This thesis contributes to development of the trans-disciplinary field of Transport Analytics that aims to better target customer preferences and needs while optimising public transport operations. It demonstrates how use of empirical data acquired from Electronic Ticketing Systems (ETS) such as the Opal card system in Sydney, can provide more accurate and unexpected insights into demand patterns for public transport services. Systems that record every Tap-On and Tap-Off (TOTOR) pair, such as Opal, effectively provide a census of passenger responses to the services delivered, potentially increasing certainty and consensus on key aspects of operations such as required capacity, appropriate frequency and interchanging.

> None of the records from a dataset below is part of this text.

--- config.mk ---
export PLATFORM = sky130hd
export DESIGN_NAME = jmp_dispatch_buf
export DESIGN_NICKNAME = d
export VERILOG_FILES = /design/src/rtl/jmp_pkg.sv /design/src/rtl/jmp_dispatch_ctrl.sv /design/src/rtl/jmp_dispatch_buf.sv
export SDC_FILE = /design/constraint.sdc
export NUM_CORES = 1
export LEC_CHECK = 0
export ABC_AREA = 1
export BUFFER_PORTS_ARGS = -buffer_cell sky130_fd_sc_hd__buf_2
export CAP_MARGIN = 20
export CORE_MARGIN = 2
export CORE_UTILIZATION = 40
export DETAILED_ROUTE_END_ITERATION = 8
export GPL_ROUTABILITY_DRIVEN = 1
export PLACE_DENSITY = 0.7
export SYNTH_ARGS = -nofsm -noshare
export SYNTH_HDL_FRONTEND = slang
export SYNTH_SLANG_ARGS = --single-unit
export TNS_END_PERCENT = 100
--- constraint.sdc ---
create_clock -name clk -period 3.41 [get_ports clk]
set_input_delay 0.341 -clock clk [delete_from_list [all_inputs] [get_ports clk]]
set_output_delay 0.341 -clock clk [all_outputs]
set_load 0.005 [all_outputs]
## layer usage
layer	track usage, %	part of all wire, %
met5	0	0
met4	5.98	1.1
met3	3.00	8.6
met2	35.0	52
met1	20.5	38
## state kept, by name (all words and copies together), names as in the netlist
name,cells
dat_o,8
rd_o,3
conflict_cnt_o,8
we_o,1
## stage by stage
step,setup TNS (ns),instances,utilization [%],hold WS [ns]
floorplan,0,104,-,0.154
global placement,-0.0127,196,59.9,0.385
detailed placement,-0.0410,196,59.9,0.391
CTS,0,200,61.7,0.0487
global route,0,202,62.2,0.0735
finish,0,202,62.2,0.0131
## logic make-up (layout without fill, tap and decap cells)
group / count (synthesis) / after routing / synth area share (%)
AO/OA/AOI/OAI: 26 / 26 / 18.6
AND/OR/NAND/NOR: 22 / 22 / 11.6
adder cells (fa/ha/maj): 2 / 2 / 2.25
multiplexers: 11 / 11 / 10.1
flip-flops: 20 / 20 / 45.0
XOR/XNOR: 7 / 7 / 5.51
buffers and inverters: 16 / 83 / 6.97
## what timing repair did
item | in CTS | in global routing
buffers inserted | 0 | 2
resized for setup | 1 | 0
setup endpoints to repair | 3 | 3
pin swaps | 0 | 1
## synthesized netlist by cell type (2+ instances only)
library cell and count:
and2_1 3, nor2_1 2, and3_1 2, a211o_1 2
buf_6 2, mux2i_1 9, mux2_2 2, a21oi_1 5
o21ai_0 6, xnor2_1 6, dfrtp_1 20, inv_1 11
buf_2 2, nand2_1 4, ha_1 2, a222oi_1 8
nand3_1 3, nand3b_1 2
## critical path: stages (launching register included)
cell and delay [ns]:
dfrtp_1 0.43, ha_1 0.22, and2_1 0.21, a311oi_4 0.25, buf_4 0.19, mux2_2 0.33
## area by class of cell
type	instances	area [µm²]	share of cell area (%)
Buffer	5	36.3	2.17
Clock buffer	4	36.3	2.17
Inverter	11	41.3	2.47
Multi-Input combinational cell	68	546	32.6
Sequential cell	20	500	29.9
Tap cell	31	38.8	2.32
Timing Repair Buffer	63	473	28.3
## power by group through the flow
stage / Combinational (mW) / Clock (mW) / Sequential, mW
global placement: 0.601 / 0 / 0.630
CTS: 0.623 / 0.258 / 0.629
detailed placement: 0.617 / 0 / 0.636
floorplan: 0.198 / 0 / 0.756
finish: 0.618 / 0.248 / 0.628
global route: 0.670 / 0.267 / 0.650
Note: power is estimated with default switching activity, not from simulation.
### src/rtl/av1_intra_pkg.sv
// Shared types and constants for the AV1 intra edge upsample stage.
package av1_intra_pkg;

  typedef enum logic [1:0] {IDLE, DECIDE, LOAD, EMIT} ups_state_t;

  localparam int unsigned UPS_DELTA_MAX    = 40;
  localparam int unsigned UPS_BLKWH_SMOOTH = 8;
  localparam int unsigned UPS_BLKWH_SHARP  = 16;

  function automatic logic signed [31:0] clip_pixel(input logic signed [31:0] v,
                                                    input int unsigned bitdepth);
    logic signed [31:0] maxv;
    maxv = (32'sd1 <<< bitdepth) - 32'sd1;
    if (v < 32'sd0) return '0;
    if (v > maxv) return maxv;
    return v;
  endfunction

endpackage

### src/rtl/intra_upsample_filter.sv
// Combinational 4-tap (-1, 9, 9, -1) upsample filter with Round2(.,4) and pixel clip.
module intra_upsample_filter
  import av1_intra_pkg::*;
#(
  parameter int unsigned BITDEPTH = 10
) (
  input  logic [BITDEPTH-1:0] p0,
  input  logic [BITDEPTH-1:0] p1,
  input  logic [BITDEPTH-1:0] p2,
  input  logic [BITDEPTH-1:0] p3,
  output logic [BITDEPTH-1:0] y
);

  localparam int unsigned SW = BITDEPTH + 6;
  localparam logic signed [SW-1:0] NINE  = SW'(9);
  localparam logic signed [SW-1:0] EIGHT = SW'(8);

  logic signed [SW-1:0] a, b, c, d;
  logic signed [SW-1:0] sum, rnd;

  always_comb begin
    a   = signed'({6'b0, p0});
    b   = signed'({6'b0, p1});
    c   = signed'({6'b0, p2});
    d   = signed'({6'b0, p3});
    sum = NINE * b + NINE * c - a - d;
    rnd = (sum + EIGHT) >>> 4;
    y   = BITDEPTH'(clip_pixel(32'(rnd), BITDEPTH));
  end

endmodule

### src/rtl/intra_edge_upsampler.sv
// AV1 intra edge upsampler: decides useUpsample, buffers one edge, then streams
// either the 2x upsampled edge or the unmodified edge with valid/ready handshake.
module intra_edge_upsampler
  import av1_intra_pkg::*;
#(
  parameter int unsigned BITDEPTH  = 10,
  parameter int unsigned MAX_NUMPX = 32,
  parameter int unsigned DIM_W     = 10
) (
  input  logic                clk,
  input  logic                rst,
  input  logic                start,
  input  logic                filterType,
  input  logic [DIM_W-1:0]    w,
  input  logic [DIM_W-1:0]    h,
  input  logic [DIM_W-1:0]    delta,
  input  logic [DIM_W-1:0]    numPx,
  input  logic                in_valid,
  output logic                in_ready,
  input  logic [BITDEPTH-1:0] in_data,
  output logic                out_valid,
  input  logic                out_ready,
  output logic [BITDEPTH-1:0] out_data,
  output logic                out_last,
  output logic                useUpsample,
  output logic                busy,
  output logic                done,
  output logic                err
);

  localparam int unsigned KW   = DIM_W + 1;
  localparam int unsigned NENT = MAX_NUMPX + 1;
  localparam int unsigned IW   = $clog2(NENT);
  localparam logic [KW-1:0] MAXN = KW'(MAX_NUMPX);

  ups_state_t          state_q, state_d;
  logic                ft_q, ft_d;
  logic [DIM_W-1:0]    w_q, w_d, h_q, h_d, delta_q, delta_d, numpx_q, numpx_d;
  logic                use_up_q, use_up_d;
  logic [KW-1:0]       cnt_q, cnt_d, k_q, k_d;
  logic [BITDEPTH-1:0] buf_q [NENT];
  logic [BITDEPTH-1:0] buf_d [NENT];
  logic                out_valid_q, out_valid_d, out_last_q, out_last_d;
  logic [BITDEPTH-1:0] out_data_q, out_data_d;
  logic                in_ready_q, in_ready_d, busy_q, busy_d;
  logic                done_q, done_d, err_q, err_d;

  // Decision
  logic [KW-1:0] delta_ext, delta_abs, blk_wh, blk_lim;
  logic          decide_up;

  always_comb begin
    delta_ext = {delta_q[DIM_W-1], delta_q};
    delta_abs = delta_ext[KW-1] ? (~delta_ext + 1'b1) : delta_ext;
    blk_wh    = {1'b0, w_q} + {1'b0, h_q};
    blk_lim   = ft_q ? KW'(UPS_BLKWH_SMOOTH) : KW'(UPS_BLKWH_SHARP);
    decide_up = (delta_abs != '0) && (delta_abs < KW'(UPS_DELTA_MAX)) && (blk_wh <= blk_lim);
  end

  // Sample for the next output index: k+1 while emitting, 0 when entering EMIT.
  // Edge indices are clamped to [0, numPx], which realises the duplicated end taps.
  logic [KW-1:0]       numpx_ext, last_k, sel_k, half;
  logic [KW-1:0]       tap_m1, tap_0, tap_p1, tap_p2, pass_idx;
  logic [BITDEPTH-1:0] p0_s, p1_s, p2_s, p3_s, filt_y, next_sample;

  always_comb begin
    numpx_ext   = {1'b0, numpx_q};
    last_k      = use_up_q ? {numpx_q, 1'b0} : numpx_ext;
    sel_k       = (state_q == EMIT) ? k_q + 1'b1 : '0;
    half        = sel_k >> 1;
    tap_m1      = (half == '0) ? '0 : half - 1'b1;
    tap_0       = (half > numpx_ext) ? numpx_ext : half;
    tap_p1      = ((half + 1'b1) > numpx_ext) ? numpx_ext : half + 1'b1;
    tap_p2      = ((half + 2'd2) > numpx_ext) ? numpx_ext : half + 2'd2;
    pass_idx    = (sel_k > numpx_ext) ? numpx_ext : sel_k;
    p0_s        = buf_q[IW'(tap_m1)];
    p1_s        = buf_q[IW'(tap_0)];
    p2_s        = buf_q[IW'(tap_p1)];
    p3_s        = buf_q[IW'(tap_p2)];
    next_sample = !use_up_q ? buf_q[IW'(pass_idx)] : (sel_k[0] ? filt_y : p1_s);
  end

  intra_upsample_filter #(
    .BITDEPTH(BITDEPTH)
  ) u_filter (
    .p0(p0_s),
    .p1(p1_s),
    .p2(p2_s),
    .p3(p3_s),
    .y (filt_y)
  );

  always_comb begin
    state_d     = state_q;
    ft_d        = ft_q;
    w_d         = w_q;
    h_d         = h_q;
    delta_d     = delta_q;
    numpx_d     = numpx_q;
    use_up_d    = use_up_q;
    cnt_d       = cnt_q;
    k_d         = k_q;
    buf_d       = buf_q;
    out_valid_d = out_valid_q;
    out_data_d  = out_data_q;
    out_last_d  = out_last_q;
    done_d      = 1'b0;
    err_d       = 1'b0;
    case (state_q)
      IDLE: begin
        if (start) begin
          if ((numPx == '0) || ({1'b0, numPx} > MAXN)) begin
            err_d = 1'b1;
          end else begin
            ft_d     = filterType;
            w_d      = w;
            h_d      = h;
            delta_d  = delta;
            numpx_d  = numPx;
            use_up_d = 1'b0;
            state_d  = DECIDE;
          end
        end
      end
      DECIDE: begin
        use_up_d = decide_up;
        cnt_d    = '0;
        state_d  = LOAD;
      end
      LOAD: begin
        if (in_valid) begin
          buf_d[IW'(cnt_q)] = in_data;
          cnt_d             = cnt_q + 1'b1;
          if (cnt_q == numpx_ext) begin
            state_d     = EMIT;
            k_d         = '0;
            out_valid_d = 1'b1;
            out_data_d  = next_sample;
            out_last_d  = 1'b0;
          end
        end
      end
      EMIT: begin
        if (out_ready) begin
          if (k_q == last_k) begin
            state_d     = IDLE;
            out_valid_d = 1'b0;
            out_last_d  = 1'b0;
            done_d      = 1'b1;
          end else begin
            k_d        = k_q + 1'b1;
            out_data_d = next_sample;
            out_last_d = ((k_q + 1'b1) == last_k);
          end
        end
      end
      default: state_d = IDLE;
    endcase
    busy_d     = (state_d != IDLE);
    in_ready_d = (state_d == LOAD);
  end

  always_ff @(posedge clk or posedge rst) begin
    if (rst) begin
      state_q     <= IDLE;
      ft_q        <= 1'b0;
      w_q         <= '0;
      h_q         <= '0;
      delta_q     <= '0;
      numpx_q     <= '0;
      use_up_q    <= 1'b0;
      cnt_q       <= '0;
      k_q         <= '0;
      buf_q       <= '{default: '0};
      out_valid_q <= 1'b0;
      out_data_q  <= '0;
      out_last_q  <= 1'b0;
      in_ready_q  <= 1'b0;
      busy_q      <= 1'b0;
      done_q      <= 1'b0;
      err_q       <= 1'b0;
    end else begin
      state_q     <= state_d;
      ft_q        <= ft_d;
      w_q         <= w_d;
      h_q         <= h_d;
      delta_q     <= delta_d;
      numpx_q     <= numpx_d;
      use_up_q    <= use_up_d;
      cnt_q       <= cnt_d;
      k_q         <= k_d;
      buf_q       <= buf_d;
      out_valid_q <= out_valid_d;
      out_data_q  <= out_data_d;
      out_last_q  <= out_last_d;
      in_ready_q  <= in_ready_d;
      busy_q      <= busy_d;
      done_q      <= done_d;
      err_q       <= err_d;
    end
  end

  // Upsampling beyond 16 edge pixels is outside AV1 but still executes.
  cover property (@(posedge clk) disable iff (rst)
    (state_q == DECIDE) && decide_up && (numpx_q > DIM_W'(16)));

  assign in_ready    = in_ready_q;
  assign out_valid   = out_valid_q;
  assign out_data    = out_data_q;
  assign out_last    = out_last_q;
  assign useUpsample = use_up_q;
  assign busy        = busy_q;
  assign done        = done_q;
  assign err         = err_q;

endmodule
### config.mk
export PLATFORM = sky130hd
export DESIGN_NAME = intra_edge_upsampler
export DESIGN_NICKNAME = d
export VERILOG_FILES = /design/src/rtl/av1_intra_pkg.sv /design/src/rtl/intra_upsample_filter.sv /design/src/rtl/intra_edge_upsampler.sv
export SDC_FILE = /design/constraint.sdc
export NUM_CORES = 2
export LEC_CHECK = 0
export ABC_AREA = 1
export BUFFER_PORTS_ARGS = -buffer_cell sky130_fd_sc_hd__buf_2
export CAP_MARGIN = 0
export CORE_MARGIN = 4
export CORE_UTILIZATION = 31
export DETAILED_ROUTE_END_ITERATION = 16
export MAX_ROUTING_LAYER = met4
export PLACE_DENSITY_LB_ADDON = 0.12
export SYNTH_ARGS = -nofsm -noshare
export SYNTH_HDL_FRONTEND = slang
export SYNTH_SLANG_ARGS = --single-unit
### constraint.sdc
create_clock -name clk -period 33.6 [get_ports clk]
set_input_delay 6.72 -clock clk [delete_from_list [all_inputs] [get_ports clk]]
set_output_delay 6.72 -clock clk [all_outputs]
set_load 0.1 [all_outputs]
# Yosys cells after proc, flatten, opt, wreduce, memory -nomap -nowiden
# Index checks and enable logic that the tools add are counted.
[totals]
out_inout_bits = 17
word_cells = 193
reg_bits = 412
input_bits = 56
[op_classes]
n_eq_ne = 14
muxes = 74
bitwise = 8
add_sub_neg = 11
n_reduce_logical = 19
mul = 2
magnitude_cmp = 16
[op_table]
columns = ["op", "n"]
rows = [
  ["$bwmux 330", 1],
  ["$bmux 10 s6", 5],
  ["$mux 10", 21],
  ["$mux 11", 8],
  ["$demux 10 s6", 1],
  ["$pmux 11 s2", 2],
  ["$ge 7x7->1 const B", 6],
  ["$not 6->7", 6],
  ["$add 11x1->11 const B", 3],
  ["$gt 11x10->1", 3],
  ["$sub 16x11->16", 2],
  ["$mux 6", 5],
  ["$mul 4x10->14 const A", 2],
  ["$eq 11x11->1", 2],
  ["$pmux 10 s2", 1],
  ["$mux 1", 19],
  ["$add 16x16->16", 1],
  ["$add 16x5->16 const B", 1],
  ["$gt 12x11->1 const B", 1],
  ["$lt 12x1->1 const B", 1],
  ["$mux 2", 6],
  ["$ne 2x2->1 const B", 6],
  ["$add 10x1->11 const B", 1],
  ["$add 10x10->11", 1],
  ["27 further kinds", 39],
]

# Longest topological paths before layout
[depth]
depth_word = 24
mapped_depth = 63

# Hierarchy
# Synthesis repeated with hierarchy kept, for this count alone.
[hier_totals]
hier_cells = 6086
hier_area_um2 = 37264.5
[modules_own_cells]
columns = ["mod", "cells_each", "area_each_um2", "n_inst"]
rows = [
  ["intra_edge_upsampler", 5819, 35150.0, 1],
  ["intra_upsample_filter", 267, 2114.5, 1],
]

# Worst setup path after synthesis
# OpenSTA, ideal clock, no wires.
[synth_path]
path_kind = "register to register"
startpoint = "register k_q[0]"
endpoint = "register out_data_q[9], in the netlist out_data[9]"
t_arrival_ps = 8859
slack_ps = 24673
setup_time_ps = 68
path_stages_with_launch = 61
path_buffers = 4
t_required_ps = 33532
synth_period_minus_slack_ps = 8927
path_cell_list = "dfrtp_1 -> ha_1 -> nand2_1 -> inv_2 -> nor2_1 -> inv_1 -> nor2_1 -> ha_1 -> nand3_1 -> nor2_1 -> xnor2_1 -> inv_1 -> ha_1 -> nand2_1 -> nor2_1 -> nand2_1 -> nand2_1 -> nand2_1 -> [25 not listed] -> nand2_1 -> xor2_1 -> fa_1 -> ha_1 -> ha_1 -> a21oi_1 -> o21a_1 -> nor2_1 -> a2111oi_0 -> nand2_1 -> or2_4 -> nand2_1 -> nand2_2 -> nand2_1 -> nand2_1 -> nand2_1 -> nand2_1 -> nand2_1"
[synth_via]
elab_chain_len = 24
word_cells_on_any_way = 59
cone_classes = "8 x add/sub; 2 x mul; 6 x order compare; 2 x eq/ne; 34 x mux; 5 x bitwise; 2 x reduce/logical"
[synth_rtl]
columns = ["item", "line_no", "rtl"]
rows = [
  ["start: declaration", "intra_edge_upsampler.sv:40", "logic [KW-1:0] cnt_q, cnt_d, k_q, k_d;"],
  ["start signal: assignment", "intra_edge_upsampler.sv:191", "k_q <= k_d;"],
  ["$add 11x1->11", "intra_edge_upsampler.sv:69", "sel_k = (state_q == EMIT) ? k_q + 1'b1 : '0;"],
  ["$mux 11", "intra_edge_upsampler.sv:69", ""],
  ["$add 10x1->11", "intra_edge_upsampler.sv:73", "tap_p1 = ((half + 1'b1) > numpx_ext) ? numpx_ext : half + 1'b1;"],
  ["$gt 11x10->1", "intra_edge_upsampler.sv:73", ""],
  ["$mux 6", "intra_edge_upsampler.sv:73", ""],
  ["$not 6->7 (not written as such)", "intra_edge_upsampler.sv:78", "p2_s = buf_q[IW'(tap_p1)];"],
  ["$bmux 10 s6", "intra_edge_upsampler.sv:78", ""],
  ["$mux 10 (not written as such) (2 in series)", "intra_edge_upsampler.sv:78", ""],
  ["[5 not listed]", "--", ""],
  ["$gt 12x11->1", "av1_intra_pkg.sv:15", "if (v > maxv) return maxv;"],
  ["$mux 1 (2 in series)", "av1_intra_pkg.sv:15", ""],
  ["$mux 10", "av1_intra_pkg.sv:16", "return v;"],
  ["$mux 10", "av1_intra_pkg.sv:15", ""],
  ["$mux 10 (2 in series)", "intra_edge_upsampler.sv:80", "next_sample = !use_up_q ? buf_q[IW'(pass_idx)] : (sel_k[0] ? filt_y : p1_s);"],
  ["$mux 10, on equally long branches", "intra_edge_upsampler.sv:145, intra_edge_upsampler.sv:134", ""],
  ["$mux 10, on equally long branches", "intra_edge_upsampler.sv:144, intra_edge_upsampler.sv:131", ""],
  ["$pmux 10 s2", "intra_edge_upsampler.sv:109", "case (state_q)"],
  ["end signal: assignment", "intra_edge_upsampler.sv:194", "out_data_q <= out_data_d;"],
  ["end: declaration", "intra_edge_upsampler.sv:44", "logic [BITDEPTH-1:0] out_data_q, out_data_d;"],
]
# Parallel ways exist; a longest one is shown, timed or not. The select of a mux whose other input is x is not followed.
# A chain may end at the register's enable or synchronous reset.

# Worst setup path after layout
[layout_path]
startpoint = "register k_q[0]"
endpoint = "register out_data_q[0], in the netlist out_data[0]"
# Same word-level chain as after synthesis.

==> impl_metrics.toml <==
[timing]
final.min_clock_period_ps = 11790
hold_ws_ps = 474.3
setup_viol = 0
relSlewSlack_pct = 5.099
worst_pin_slew_ps = 1401
min_period_over_period_pct = 35.10
drv_slew = 0
tns_ps = 0
fmax_mhz = 84.78
fin_worst_skew_ps = 20.26
rsz0062_at_grt = "no"
final_hold_viol_count = 0

[die]
core_area_um2 = 113100
die_area_um2 = 120100
die_h_um = 346.6
die_width_um = 346.6
placementRows = 123
num_io_pins = 73
start_util_pct = 31.42

[routing]
routed_via_density = 5.945
avgRoutedWirePerCell_um = 27.49
route.antenna.remaining_nets = 0
drc = 0
first_iter_violations = 5575
vias = 39959
dr.pass1.iters = 8
finalWirelength_um = 184800

[cts]
cts_max_level = 2
clkLatencyLatePin_ps = 700
post_cts_buffers = 0
cts_tree = "yes"
ctsHoldBuffers = 0
cts_root_buf = "clkbuf_16"
clkTransAtPathRegs_ps = 50
max-clock-path-buffers = 3
postCtsResizedCells = 0
numCtsBuffers = 55
clock-sinks = 412

[setup_path]
worstReg2RegStart = "k_q[0]"
r2r-end = "out_data[0]"
crit_fanout = 74
cp_slowest_stage_delay_ps = 710
worst_path_most_repeated_cell = "nand2_1"
r2r_slack_ps = 21810
worst_path_max_delay_cell = "nor2_1"
cp.required_ps = 34170
critical_path_class = "flop to flop"
arrival_ps = 12370
start_kind = "flop"
critPathCaptureType = "flop"
ff2ff_path_depth = 47

[placed_design]
numPortBuffers = 72
hpwl_um = 124000
routabilityCongestion = 1.006

[yosys]
synthTopCellsByArea = "dfrtp_1, o21ai_0, nand2_1, inv_1, nor2_1"
synth.largest_area_cell = "dfrtp_1"
synth_area_um2 = 35540
syn_nets = 5566
synthTopCellsByCount = "nand2_1, o21ai_0, inv_1, nor2_1, dfrtp_1"
syn_area_per_cell_um2 = 6.617
ys_warn_count = 0
ys_ff_latch = 412
synth-edff-count = 0
seq_area_frac_synth_pct = 29.01
synth.most_common_cell = "nand2_1"
syn_inst = 5371
ys_types = 63
ys_async_sr_fraction_pct = 100.0
synth_top_area_share_pct = 29.01
synthFlopType = "dfrtp_1"

[finish]
seq_area_um2 = 10310
fin_util_pct = 34.56
num-fill-cells = 12304
drive_gt1_share_pct = 6.938
syn_to_final_growth_pct = 9.988
nets = 5369
multiInputGateArea_um2 = 21690

[run]
maxCapViolCount = 0

[global_routing]
grt_antenna_before_repair = 6
grt_pass1_wl_um = 266000
grt.overflow.total = 0
track_usage_pct = 30.47
grt_pass1_vias = 36454
grt_max_degree = 104

[min_path]
hold_end = "out_data[3]"
hold_depth = 2
hp-class = "flop to flop"
min_from = "out_data[3]"

[outcome]
status = "completed"
## metal layers
metal  vias up  routed length [um]  global-route usage (%)  part of all wire [%]
met3       474               19930                   7.365                    11
met1     19005               79830                   41.85                    43
met5         -                   0                       -                     0
met2      2311               73710                   41.18                    40
li1      18169                   -                       -                     -
met4         0               11320                   15.71                   6.1
## registers in the layout, summed over array words and instances, names as in the netlist, 2 cells and up
| signal | count |
|---|---|
| numpx_q | 10 |
| state_q | 2 |
| w_q | 10 |
| buf_q | 330 |
| h_q | 10 |
| cnt_q | 11 |
| k_q | 11 |
| out_data | 10 |
| delta_q | 10 |
## metrics by stage
step,area (um^2),worst slack [ps],std cells
6_report,39090,21810,6722
2_1_floorplan,35540,15420,5371
5_1_grt,39090,20730,6721
3_5_place_dp,37110,22150,6617
4_1_cts,39080,22110,6718
3_3_place_gp,37110,22430,6617
## cell families (layout without fill, tap and decap cells)
group | count (synthesis) | in the layout | synth area share, %
buffers and inverters | 973 | 820 | 10.49
multiplexers | 19 | 19 | 0.5351
flip-flops | 412 | 412 | 29.01
adder cells (fa/ha/maj) | 139 | 139 | 5.358
XOR/XNOR | 68 | 68 | 1.697
AND/OR/NAND/NOR | 1865 | 1865 | 21.77
AO/OA/AOI/OAI | 1895 | 1895 | 31.15
other | 0 | 4 | 0
## worst max-delay path by stage
stage / start / endpoint / slack, ps
after detailed placement: k_q[0] / out_data[9] / 22150
after global routing: k_q[0] / out_data[5] / 20730
final: k_q[0] / out_data[0] / 21810
after global placement: k_q[0] / out_data[0] / 22430
after CTS: k_q[0] / out_data[7] / 22110
after floorplan: rst / buf_q[0] / 15420
## worst max-delay path: cells and delay by family (launching register included)
family / cells / cell delay [ps]
XOR/XNOR: 1 / 210
adder cells (fa/ha/maj): 8 / 2970
flip-flops: 1 / 430
AND/OR/NAND/NOR: 21 / 2860
buffers and inverters: 6 / 2150
AO/OA/AOI/OAI: 11 / 2950
## cell usage in the layout (no fill, tap or decap), types with 51 or more instances in the layout
cell | synthesis | routed
o22ai_1 | 103 | 103
a21oi_1 | 301 | 301
nand3_1 | 249 | 249
clkbuf_16 | 0 | 56
dfrtp_1 | 412 | 412
nor2_1 | 422 | 418
o311ai_0 | 77 | 74
nand4_1 | 51 | 51
buf_4 | 6 | 103
ha_1 | 117 | 117
inv_1 | 519 | 513
buf_2 | 26 | 72
nand2_1 | 1038 | 1035
o211ai_1 | 173 | 173
o21ai_0 | 1008 | 1001
o221ai_1 | 92 | 92
## final cells by class
cell class	count	area share, %
multi-input cells	3986	55.49
flip-flops and latches	412	26.37
inverters	542	5.272
well taps	1500	4.801
clock buffers	76	4.059
repair buffers	177	3.002
clock inverters	25	0.9730
diodes	4	0.02561
Power is left out: the tool's default activity adds up to more than one toggle a clock period on the data nets, which glitch-free logic cannot reach.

Previously, the lack of detailed empirical data led public transport service providers to rely on top-down system-level models of macro-behaviour. The availability of high resolution TOTOR datasets provides an opportunity to develop bottom-up human-level models of micro-behaviour that can then be used to construct more accurate macroscopic system models. As will be shown, this difference in approach can lead to significantly different conclusions about patronage and appropriate service levels.

The thesis approaches this new data and analytical opportunities in two ways. Firstly, by acknowledging and addressing concerns about privacy through development of a method to construct privacy-safe datasets; and secondly through new analytical methods to take advantage of the TOTOR data.

The travel histories of individual customers contained within TOTOR datasets provide detailed biographical information; and so, to protect the privacy of individuals, access to these datasets has been highly restricted. In response, this thesis describes the methodological barrier created by the need for privacy protection, proposing a method to overcome this. The thesis provides several example case studies undertaken using analytics developed for activity datasets to improve public transport operations. These leverage inherent aspects of the data that were not available in previous data forms.

The methods proposed leverages the ability to transform biographical-datasets into privacy-safe activity-datasets through deidentification, disassociation, aggregation and elimination. The method proposes three stages of transformation to create three levels of activity datasets with increasing privacy that can be distributed and shared appropriately between service providers and coordination agencies, to collaborators (such as researchers), and then to the general public.

At all times, the research has been carried out within a customer-centric (customer service) approach to public transport service delivery. In the case studies, improved analytics has been shown to assist service partners in analysing and interpreting passenger behaviour in transport operations.